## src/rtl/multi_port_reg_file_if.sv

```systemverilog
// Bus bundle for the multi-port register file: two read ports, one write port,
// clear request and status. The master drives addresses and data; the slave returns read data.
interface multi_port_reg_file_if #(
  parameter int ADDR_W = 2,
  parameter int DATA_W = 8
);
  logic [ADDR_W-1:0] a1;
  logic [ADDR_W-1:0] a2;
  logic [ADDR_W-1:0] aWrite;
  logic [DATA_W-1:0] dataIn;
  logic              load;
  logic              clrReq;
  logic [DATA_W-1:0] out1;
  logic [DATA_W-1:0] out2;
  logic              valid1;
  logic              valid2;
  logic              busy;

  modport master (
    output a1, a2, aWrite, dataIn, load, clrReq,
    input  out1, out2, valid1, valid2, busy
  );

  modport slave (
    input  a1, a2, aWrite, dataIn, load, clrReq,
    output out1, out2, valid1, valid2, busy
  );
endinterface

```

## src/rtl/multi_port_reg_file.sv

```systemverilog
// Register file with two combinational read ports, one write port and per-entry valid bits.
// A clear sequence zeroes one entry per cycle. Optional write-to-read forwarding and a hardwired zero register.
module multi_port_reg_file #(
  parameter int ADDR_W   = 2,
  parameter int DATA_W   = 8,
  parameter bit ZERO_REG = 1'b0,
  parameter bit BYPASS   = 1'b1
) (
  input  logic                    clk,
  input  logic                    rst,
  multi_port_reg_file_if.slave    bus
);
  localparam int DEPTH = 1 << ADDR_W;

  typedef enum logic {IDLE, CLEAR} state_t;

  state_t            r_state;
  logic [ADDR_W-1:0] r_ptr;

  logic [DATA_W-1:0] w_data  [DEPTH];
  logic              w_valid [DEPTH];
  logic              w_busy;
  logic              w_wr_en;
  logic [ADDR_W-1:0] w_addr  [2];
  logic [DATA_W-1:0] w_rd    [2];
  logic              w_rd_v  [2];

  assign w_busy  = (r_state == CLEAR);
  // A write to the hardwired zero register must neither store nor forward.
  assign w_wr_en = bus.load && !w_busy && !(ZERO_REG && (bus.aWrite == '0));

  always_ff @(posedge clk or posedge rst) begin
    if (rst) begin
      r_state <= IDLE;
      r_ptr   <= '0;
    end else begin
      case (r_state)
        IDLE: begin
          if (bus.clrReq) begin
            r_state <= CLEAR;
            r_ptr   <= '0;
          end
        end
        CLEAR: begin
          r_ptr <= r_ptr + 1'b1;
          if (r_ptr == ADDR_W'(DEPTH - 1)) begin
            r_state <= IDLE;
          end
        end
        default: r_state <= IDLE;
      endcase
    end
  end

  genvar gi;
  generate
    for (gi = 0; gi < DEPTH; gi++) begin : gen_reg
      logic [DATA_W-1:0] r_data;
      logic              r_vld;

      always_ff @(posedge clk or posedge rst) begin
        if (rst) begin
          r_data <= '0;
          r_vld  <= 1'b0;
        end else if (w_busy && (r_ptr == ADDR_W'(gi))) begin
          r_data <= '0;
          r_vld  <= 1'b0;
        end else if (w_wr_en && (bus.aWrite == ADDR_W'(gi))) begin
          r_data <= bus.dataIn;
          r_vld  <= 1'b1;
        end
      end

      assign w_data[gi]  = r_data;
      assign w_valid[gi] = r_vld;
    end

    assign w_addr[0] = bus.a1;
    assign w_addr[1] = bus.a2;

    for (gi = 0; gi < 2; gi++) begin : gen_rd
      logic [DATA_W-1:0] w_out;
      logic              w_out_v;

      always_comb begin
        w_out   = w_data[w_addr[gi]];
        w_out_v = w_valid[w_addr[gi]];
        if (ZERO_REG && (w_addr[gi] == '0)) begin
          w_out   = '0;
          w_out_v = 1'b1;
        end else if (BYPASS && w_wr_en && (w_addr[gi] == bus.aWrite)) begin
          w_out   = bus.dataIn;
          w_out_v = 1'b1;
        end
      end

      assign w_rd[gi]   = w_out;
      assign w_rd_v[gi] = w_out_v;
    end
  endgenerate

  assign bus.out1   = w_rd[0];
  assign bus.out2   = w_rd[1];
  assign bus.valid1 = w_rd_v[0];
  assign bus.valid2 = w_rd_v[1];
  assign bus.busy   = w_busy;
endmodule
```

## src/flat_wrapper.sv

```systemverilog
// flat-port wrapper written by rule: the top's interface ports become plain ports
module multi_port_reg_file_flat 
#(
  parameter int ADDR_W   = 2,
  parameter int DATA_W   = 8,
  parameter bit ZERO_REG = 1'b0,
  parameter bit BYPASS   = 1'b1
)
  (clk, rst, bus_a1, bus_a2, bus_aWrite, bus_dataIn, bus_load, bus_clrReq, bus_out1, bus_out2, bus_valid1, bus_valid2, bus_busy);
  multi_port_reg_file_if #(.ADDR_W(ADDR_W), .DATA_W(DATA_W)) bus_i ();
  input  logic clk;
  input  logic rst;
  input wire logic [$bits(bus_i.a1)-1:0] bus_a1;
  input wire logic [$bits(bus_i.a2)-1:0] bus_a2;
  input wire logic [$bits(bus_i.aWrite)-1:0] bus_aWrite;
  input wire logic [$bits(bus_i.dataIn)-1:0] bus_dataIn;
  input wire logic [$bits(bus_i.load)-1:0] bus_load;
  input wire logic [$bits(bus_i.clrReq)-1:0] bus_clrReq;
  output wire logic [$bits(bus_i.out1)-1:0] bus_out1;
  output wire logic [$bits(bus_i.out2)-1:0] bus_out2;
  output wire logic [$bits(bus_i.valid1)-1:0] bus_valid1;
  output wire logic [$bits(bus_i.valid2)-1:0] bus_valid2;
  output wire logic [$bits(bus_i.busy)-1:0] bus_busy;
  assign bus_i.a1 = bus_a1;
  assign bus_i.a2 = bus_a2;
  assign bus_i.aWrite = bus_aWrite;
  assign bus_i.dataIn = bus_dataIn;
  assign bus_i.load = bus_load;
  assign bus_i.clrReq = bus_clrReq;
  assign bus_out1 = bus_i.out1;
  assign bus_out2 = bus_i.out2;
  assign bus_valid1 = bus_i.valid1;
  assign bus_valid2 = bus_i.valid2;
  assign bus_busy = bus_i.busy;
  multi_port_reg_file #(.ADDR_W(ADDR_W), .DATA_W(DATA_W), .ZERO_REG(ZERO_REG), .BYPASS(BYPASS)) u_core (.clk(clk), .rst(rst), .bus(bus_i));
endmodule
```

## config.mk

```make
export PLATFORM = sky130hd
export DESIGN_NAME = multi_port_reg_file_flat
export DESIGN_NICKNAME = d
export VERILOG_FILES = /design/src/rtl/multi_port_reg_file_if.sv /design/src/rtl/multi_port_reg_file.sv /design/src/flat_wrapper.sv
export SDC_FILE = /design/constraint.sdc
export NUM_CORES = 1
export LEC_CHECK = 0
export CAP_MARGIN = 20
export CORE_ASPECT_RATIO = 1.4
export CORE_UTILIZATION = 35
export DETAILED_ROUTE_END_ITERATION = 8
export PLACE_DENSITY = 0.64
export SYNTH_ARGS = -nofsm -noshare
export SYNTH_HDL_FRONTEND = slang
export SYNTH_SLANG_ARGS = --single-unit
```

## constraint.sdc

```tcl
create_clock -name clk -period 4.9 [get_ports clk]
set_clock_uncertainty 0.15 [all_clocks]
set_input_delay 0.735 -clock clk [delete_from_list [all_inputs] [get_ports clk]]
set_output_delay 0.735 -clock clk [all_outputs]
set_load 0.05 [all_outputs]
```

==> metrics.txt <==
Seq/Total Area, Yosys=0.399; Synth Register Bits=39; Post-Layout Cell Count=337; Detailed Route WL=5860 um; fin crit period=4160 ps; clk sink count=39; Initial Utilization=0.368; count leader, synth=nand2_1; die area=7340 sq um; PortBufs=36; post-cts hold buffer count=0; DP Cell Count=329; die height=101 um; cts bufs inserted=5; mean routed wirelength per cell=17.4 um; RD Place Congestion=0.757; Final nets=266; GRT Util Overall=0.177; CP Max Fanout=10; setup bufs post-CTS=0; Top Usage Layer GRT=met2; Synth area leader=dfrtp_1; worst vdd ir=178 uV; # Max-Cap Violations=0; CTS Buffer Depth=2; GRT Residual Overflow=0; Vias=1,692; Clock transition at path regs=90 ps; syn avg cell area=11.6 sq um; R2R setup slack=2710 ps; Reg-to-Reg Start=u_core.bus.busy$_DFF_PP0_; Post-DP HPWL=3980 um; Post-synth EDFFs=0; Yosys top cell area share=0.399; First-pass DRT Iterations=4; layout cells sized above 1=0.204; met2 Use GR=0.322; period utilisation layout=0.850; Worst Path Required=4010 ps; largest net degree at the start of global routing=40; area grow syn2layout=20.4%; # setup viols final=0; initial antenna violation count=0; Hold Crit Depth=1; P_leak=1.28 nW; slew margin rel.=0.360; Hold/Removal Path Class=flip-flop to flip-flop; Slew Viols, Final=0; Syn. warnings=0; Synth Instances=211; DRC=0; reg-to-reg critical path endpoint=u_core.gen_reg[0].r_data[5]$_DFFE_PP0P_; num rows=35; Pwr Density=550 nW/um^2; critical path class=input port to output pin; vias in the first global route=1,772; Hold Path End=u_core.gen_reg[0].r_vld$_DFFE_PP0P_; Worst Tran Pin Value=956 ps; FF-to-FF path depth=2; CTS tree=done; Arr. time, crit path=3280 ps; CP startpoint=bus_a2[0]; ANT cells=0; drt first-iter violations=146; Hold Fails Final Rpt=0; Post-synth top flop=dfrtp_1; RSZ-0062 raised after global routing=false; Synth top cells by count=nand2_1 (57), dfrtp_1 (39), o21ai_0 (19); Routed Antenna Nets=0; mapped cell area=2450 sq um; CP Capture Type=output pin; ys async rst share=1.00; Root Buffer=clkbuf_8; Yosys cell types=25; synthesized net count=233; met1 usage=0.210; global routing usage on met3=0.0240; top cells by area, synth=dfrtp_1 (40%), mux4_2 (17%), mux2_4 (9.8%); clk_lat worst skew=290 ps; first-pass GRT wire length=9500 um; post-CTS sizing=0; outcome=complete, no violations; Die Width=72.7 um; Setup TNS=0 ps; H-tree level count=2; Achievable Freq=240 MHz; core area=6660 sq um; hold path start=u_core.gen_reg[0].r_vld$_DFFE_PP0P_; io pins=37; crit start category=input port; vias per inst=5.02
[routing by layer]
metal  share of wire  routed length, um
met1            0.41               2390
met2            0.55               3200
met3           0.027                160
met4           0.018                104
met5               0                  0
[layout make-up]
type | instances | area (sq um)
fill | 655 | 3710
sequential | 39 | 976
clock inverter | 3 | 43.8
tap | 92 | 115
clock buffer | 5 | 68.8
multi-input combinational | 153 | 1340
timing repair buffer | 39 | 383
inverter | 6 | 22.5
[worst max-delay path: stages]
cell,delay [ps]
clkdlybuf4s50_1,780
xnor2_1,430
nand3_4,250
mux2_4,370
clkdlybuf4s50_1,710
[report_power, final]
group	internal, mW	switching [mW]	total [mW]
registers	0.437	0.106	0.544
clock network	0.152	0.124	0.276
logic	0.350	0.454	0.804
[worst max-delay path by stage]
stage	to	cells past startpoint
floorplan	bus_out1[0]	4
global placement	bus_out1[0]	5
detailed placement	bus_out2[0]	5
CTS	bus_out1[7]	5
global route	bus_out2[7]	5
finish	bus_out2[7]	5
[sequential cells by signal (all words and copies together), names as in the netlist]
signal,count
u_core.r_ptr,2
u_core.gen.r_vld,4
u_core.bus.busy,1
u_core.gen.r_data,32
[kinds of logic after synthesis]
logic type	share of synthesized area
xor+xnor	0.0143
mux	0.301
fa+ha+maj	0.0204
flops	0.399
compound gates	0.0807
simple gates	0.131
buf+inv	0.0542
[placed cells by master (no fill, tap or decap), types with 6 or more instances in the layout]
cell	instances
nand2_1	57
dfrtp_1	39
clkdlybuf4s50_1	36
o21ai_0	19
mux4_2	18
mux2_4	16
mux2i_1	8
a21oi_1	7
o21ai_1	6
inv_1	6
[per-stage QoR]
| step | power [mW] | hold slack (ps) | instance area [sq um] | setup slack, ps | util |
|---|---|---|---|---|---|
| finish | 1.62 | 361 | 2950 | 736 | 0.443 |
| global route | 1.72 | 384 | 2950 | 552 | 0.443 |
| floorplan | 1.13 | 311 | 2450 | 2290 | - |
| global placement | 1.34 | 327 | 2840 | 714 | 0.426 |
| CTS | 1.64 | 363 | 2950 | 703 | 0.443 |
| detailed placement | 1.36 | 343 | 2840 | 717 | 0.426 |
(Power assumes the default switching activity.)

----------

TASK BRIEF
Lines holding the string "constraint": find them in the listing above and copy each one.

ANSWER TO THE EXERCISE
export SDC_FILE = /design/constraint.sdc
## constraint.sdc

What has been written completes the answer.